Source data:

<file path="config.mk">
export PLATFORM = sky130hd
export DESIGN_NAME = prog_tick_comparator
export DESIGN_NICKNAME = d
export VERILOG_FILES = /design/src/rtl/prog_tick_pkg.sv /design/src/rtl/prog_tick_comparator_match_channel.sv /design/src/rtl/prog_tick_comparator.sv
export SDC_FILE = /design/constraint.sdc
export NUM_CORES = 1
export LEC_CHECK = 0
export BUFFER_PORTS_ARGS = -buffer_cell sky130_fd_sc_hd__buf_2
export CORE_AREA = 4 4 104 126
export DETAILED_ROUTE_END_ITERATION = 10
export DIE_AREA = 0 0 108 130
export PLACE_DENSITY_LB_ADDON = 0.15
export SYNTH_ARGS = -nofsm -noshare
export SYNTH_HDL_FRONTEND = slang
export SYNTH_SLANG_ARGS = --single-unit
export TNS_END_PERCENT = 100
</file>
<file path="constraint.sdc">
create_clock -name CLK -period 4 [get_ports CLK]
set_clock_uncertainty 0.05 [all_clocks]
set_input_delay 0.4 -clock CLK [delete_from_list [all_inputs] [get_ports CLK]]
set_output_delay 0.4 -clock CLK [all_outputs]
set_load 0.02 [all_outputs]
</file>
<file path="src/rtl/prog_tick_pkg.sv">
// Shared constants and the config FSM state type for the programmable tick comparator.
package prog_tick_pkg;

    localparam int SEL_TERM         = 0;
    localparam int SEL_CH_BASE      = 1;
    localparam int TERM_RST_DEFAULT = 99999;

    typedef enum logic [1:0] {
        IDLE_READY,
        PENDING,
        APPLY
    } cfg_state_t;

endpackage

</file>
<file path="src/rtl/prog_tick_comparator_match_channel.sv">
// One match channel: a loadable threshold and a registered equality compare against the counter.
module match_channel
    import prog_tick_pkg::*;
#(
    parameter int WIDTH    = 17,
    parameter int TERM_RST = TERM_RST_DEFAULT
) (
    input  logic             CLK,
    input  logic             RST,
    input  logic             active,
    input  logic [WIDTH-1:0] count,
    input  logic             load,
    input  logic [WIDTH-1:0] data,
    output logic             match
);

    localparam logic [WIDTH-1:0] THR_INIT = WIDTH'(TERM_RST - 1);

    logic [WIDTH-1:0] thr;
    logic             match_p1;

    // Compare sees the old threshold on a load edge; the new one governs the next period.
    always_ff @(posedge CLK or negedge RST) begin
        if (!RST) begin
            thr      <= THR_INIT;
            match_p1 <= 1'b0;
        end else begin
            if (load) begin
                thr <= data;
            end
            match_p1 <= active && (count == thr);
        end
    end

    assign match = match_p1;

endmodule

</file>
<file path="src/rtl/prog_tick_comparator.sv">
// Prescale counter with programmable terminal count, NCH match channels, one-shot mode
// and a shadowed config port that only updates at period boundaries or while idle.
module prog_tick_comparator
    import prog_tick_pkg::*;
#(
    parameter int WIDTH    = 17,
    parameter int NCH      = 2,
    parameter int TERM_RST = TERM_RST_DEFAULT,
    parameter int SELW     = 3
) (
    input  logic             CLK,
    input  logic             RST,
    input  logic             EN,
    input  logic             CLR,
    input  logic             ONESHOT,
    input  logic             CFG_VALID,
    output logic             CFG_READY,
    input  logic [SELW-1:0]  CFG_SEL,
    input  logic [WIDTH-1:0] CFG_DATA,
    output logic             TICK,
    output logic [NCH-1:0]   MATCH,
    output logic [WIDTH-1:0] COUNT,
    output logic             DONE
);

    localparam logic [SELW-1:0] SEL_MAX = SELW'(NCH);

    logic [WIDTH-1:0] count_q;
    logic [WIDTH-1:0] term_q;
    logic [WIDTH-1:0] pend_data;
    logic [SELW-1:0]  pend_sel;
    logic             done_q;
    logic             en_q;
    logic             tick_p1;
    logic             ready_q;
    cfg_state_t       state;

    logic             active;
    logic             wrap;
    logic             idle;
    logic             apply;
    logic             apply_term;
    logic [NCH-1:0]   thr_load;

    assign active     = EN & ~done_q & ~CLR;
    assign wrap       = active & (count_q == term_q);
    assign idle       = ~EN | done_q;
    assign apply      = (state == PENDING) & (CLR | idle | wrap);
    assign apply_term = apply & (pend_sel == SELW'(SEL_TERM));

    // Counter, one-shot completion and period tick
    always_ff @(posedge CLK or negedge RST) begin
        if (!RST) begin
            count_q <= '0;
            term_q  <= WIDTH'(TERM_RST);
            done_q  <= 1'b0;
            en_q    <= 1'b0;
            tick_p1 <= 1'b0;
        end else begin
            en_q    <= EN;
            tick_p1 <= wrap;
            if (apply_term) begin
                term_q <= pend_data;
            end
            if (CLR) begin
                count_q <= '0;
                done_q  <= 1'b0;
            end else if (active) begin
                if (wrap) begin
                    count_q <= '0;
                    if (ONESHOT) begin
                        done_q <= 1'b1;
                    end
                end else begin
                    count_q <= count_q + WIDTH'(1);
                end
            end else begin
                // A shrinking terminal count must never leave COUNT above it.
                if (apply_term && (count_q > pend_data)) begin
                    count_q <= '0;
                end
                if (done_q && EN && !en_q) begin
                    done_q <= 1'b0;
                end
            end
        end
    end

    // Config handshake: capture, wait for a safe apply point, then reopen
    always_ff @(posedge CLK or negedge RST) begin
        if (!RST) begin
            state     <= IDLE_READY;
            ready_q   <= 1'b1;
            pend_sel  <= '0;
            pend_data <= '0;
        end else begin
            case (state)
                IDLE_READY: begin
                    if (CFG_VALID) begin
                        pend_sel  <= CFG_SEL;
                        pend_data <= CFG_DATA;
                        ready_q   <= 1'b0;
                        state     <= (CFG_SEL > SEL_MAX) ? APPLY : PENDING;
                    end
                end
                PENDING: begin
                    if (apply) begin
                        state <= APPLY;
                    end
                end
                APPLY: begin
                    ready_q <= 1'b1;
                    state   <= IDLE_READY;
                end
                default: begin
                    state <= IDLE_READY;
                end
            endcase
        end
    end

    for (genvar i = 0; i < NCH; i++) begin : g_ch
        assign thr_load[i] = apply & (pend_sel == SELW'(SEL_CH_BASE + i));

        match_channel #(
            .WIDTH    (WIDTH),
            .TERM_RST (TERM_RST)
        ) u_ch (
            .CLK    (CLK),
            .RST    (RST),
            .active (active),
            .count  (count_q),
            .load   (thr_load[i]),
            .data   (pend_data),
            .match  (MATCH[i])
        );
    end

    assign TICK      = tick_p1;
    assign COUNT     = count_q;
    assign DONE      = done_q;
    assign CFG_READY = ready_q;

endmodule

</file>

- The task: What is needed is the data above, output in full and exactly as it stands.

- Answer below:
<file path="config.mk">
export PLATFORM = sky130hd
export DESIGN_NAME = prog_tick_comparator
export DESIGN_NICKNAME = d
export VERILOG_FILES = /design/src/rtl/prog_tick_pkg.sv /design/src/rtl/prog_tick_comparator_match_channel.sv /design/src/rtl/prog_tick_comparator.sv
export SDC_FILE = /design/constraint.sdc
export NUM_CORES = 1
export LEC_CHECK = 0
export BUFFER_PORTS_ARGS = -buffer_cell sky130_fd_sc_hd__buf_2
export CORE_AREA = 4 4 104 126
export DETAILED_ROUTE_END_ITERATION = 10
export DIE_AREA = 0 0 108 130
export PLACE_DENSITY_LB_ADDON = 0.15
export SYNTH_ARGS = -nofsm -noshare
export SYNTH_HDL_FRONTEND = slang
export SYNTH_SLANG_ARGS = --single-unit
export TNS_END_PERCENT = 100
</file>
<file path="constraint.sdc">
create_clock -name CLK -period 4 [get_ports CLK]
set_clock_uncertainty 0.05 [all_clocks]
set_input_delay 0.4 -clock CLK [delete_from_list [all_inputs] [get_ports CLK]]
set_output_delay 0.4 -clock CLK [all_outputs]
set_load 0.02 [all_outputs]
</file>
<file path="src/rtl/prog_tick_pkg.sv">
// Shared constants and the config FSM state type for the programmable tick comparator.
package prog_tick_pkg;

    localparam int SEL_TERM         = 0;
    localparam int SEL_CH_BASE      = 1;
    localparam int TERM_RST_DEFAULT = 99999;

    typedef enum logic [1:0] {
        IDLE_READY,
        PENDING,
        APPLY
    } cfg_state_t;

endpackage

</file>
<file path="src/rtl/prog_tick_comparator_match_channel.sv">
// One match channel: a loadable threshold and a registered equality compare against the counter.
module match_channel
    import prog_tick_pkg::*;
#(
    parameter int WIDTH    = 17,
    parameter int TERM_RST = TERM_RST_DEFAULT
) (
    input  logic             CLK,
    input  logic             RST,
    input  logic             active,
    input  logic [WIDTH-1:0] count,
    input  logic             load,
    input  logic [WIDTH-1:0] data,
    output logic             match
);

    localparam logic [WIDTH-1:0] THR_INIT = WIDTH'(TERM_RST - 1);

    logic [WIDTH-1:0] thr;
    logic             match_p1;

    // Compare sees the old threshold on a load edge; the new one governs the next period.
    always_ff @(posedge CLK or negedge RST) begin
        if (!RST) begin
            thr      <= THR_INIT;
            match_p1 <= 1'b0;
        end else begin
            if (load) begin
                thr <= data;
            end
            match_p1 <= active && (count == thr);
        end
    end

    assign match = match_p1;

endmodule

</file>
<file path="src/rtl/prog_tick_comparator.sv">
// Prescale counter with programmable terminal count, NCH match channels, one-shot mode
// and a shadowed config port that only updates at period boundaries or while idle.
module prog_tick_comparator
    import prog_tick_pkg::*;
#(
    parameter int WIDTH    = 17,
    parameter int NCH      = 2,
    parameter int TERM_RST = TERM_RST_DEFAULT,
    parameter int SELW     = 3
) (
    input  logic             CLK,
    input  logic             RST,
    input  logic             EN,
    input  logic             CLR,
    input  logic             ONESHOT,
    input  logic             CFG_VALID,
    output logic             CFG_READY,
    input  logic [SELW-1:0]  CFG_SEL,
    input  logic [WIDTH-1:0] CFG_DATA,
    output logic             TICK,
    output logic [NCH-1:0]   MATCH,
    output logic [WIDTH-1:0] COUNT,
    output logic             DONE
);

    localparam logic [SELW-1:0] SEL_MAX = SELW'(NCH);

    logic [WIDTH-1:0] count_q;
    logic [WIDTH-1:0] term_q;
    logic [WIDTH-1:0] pend_data;
    logic [SELW-1:0]  pend_sel;
    logic             done_q;
    logic             en_q;
    logic             tick_p1;
    logic             ready_q;
    cfg_state_t       state;

    logic             active;
    logic             wrap;
    logic             idle;
    logic             apply;
    logic             apply_term;
    logic [NCH-1:0]   thr_load;

    assign active     = EN & ~done_q & ~CLR;
    assign wrap       = active & (count_q == term_q);
    assign idle       = ~EN | done_q;
    assign apply      = (state == PENDING) & (CLR | idle | wrap);
    assign apply_term = apply & (pend_sel == SELW'(SEL_TERM));

    // Counter, one-shot completion and period tick
    always_ff @(posedge CLK or negedge RST) begin
        if (!RST) begin
            count_q <= '0;
            term_q  <= WIDTH'(TERM_RST);
            done_q  <= 1'b0;
            en_q    <= 1'b0;
            tick_p1 <= 1'b0;
        end else begin
            en_q    <= EN;
            tick_p1 <= wrap;
            if (apply_term) begin
                term_q <= pend_data;
            end
            if (CLR) begin
                count_q <= '0;
                done_q  <= 1'b0;
            end else if (active) begin
                if (wrap) begin
                    count_q <= '0;
                    if (ONESHOT) begin
                        done_q <= 1'b1;
                    end
                end else begin
                    count_q <= count_q + WIDTH'(1);
                end
            end else begin
                // A shrinking terminal count must never leave COUNT above it.
                if (apply_term && (count_q > pend_data)) begin
                    count_q <= '0;
                end
                if (done_q && EN && !en_q) begin
                    done_q <= 1'b0;
                end
            end
        end
    end

    // Config handshake: capture, wait for a safe apply point, then reopen
    always_ff @(posedge CLK or negedge RST) begin
        if (!RST) begin
            state     <= IDLE_READY;
            ready_q   <= 1'b1;
            pend_sel  <= '0;
            pend_data <= '0;
        end else begin
            case (state)
                IDLE_READY: begin
                    if (CFG_VALID) begin
                        pend_sel  <= CFG_SEL;
                        pend_data <= CFG_DATA;
                        ready_q   <= 1'b0;
                        state     <= (CFG_SEL > SEL_MAX) ? APPLY : PENDING;
                    end
                end
                PENDING: begin
                    if (apply) begin
                        state <= APPLY;
                    end
                end
                APPLY: begin
                    ready_q <= 1'b1;
                    state   <= IDLE_READY;
                end
                default: begin
                    state <= IDLE_READY;
                end
            endcase
        end
    end

    for (genvar i = 0; i < NCH; i++) begin : g_ch
        assign thr_load[i] = apply & (pend_sel == SELW'(SEL_CH_BASE + i));

        match_channel #(
            .WIDTH    (WIDTH),
            .TERM_RST (TERM_RST)
        ) u_ch (
            .CLK    (CLK),
            .RST    (RST),
            .active (active),
            .count  (count_q),
            .load   (thr_load[i]),
            .data   (pend_data),
            .match  (MATCH[i])
        );
    end

    assign TICK      = tick_p1;
    assign COUNT     = count_q;
    assign DONE      = done_q;
    assign CFG_READY = ready_q;

endmodule

</file>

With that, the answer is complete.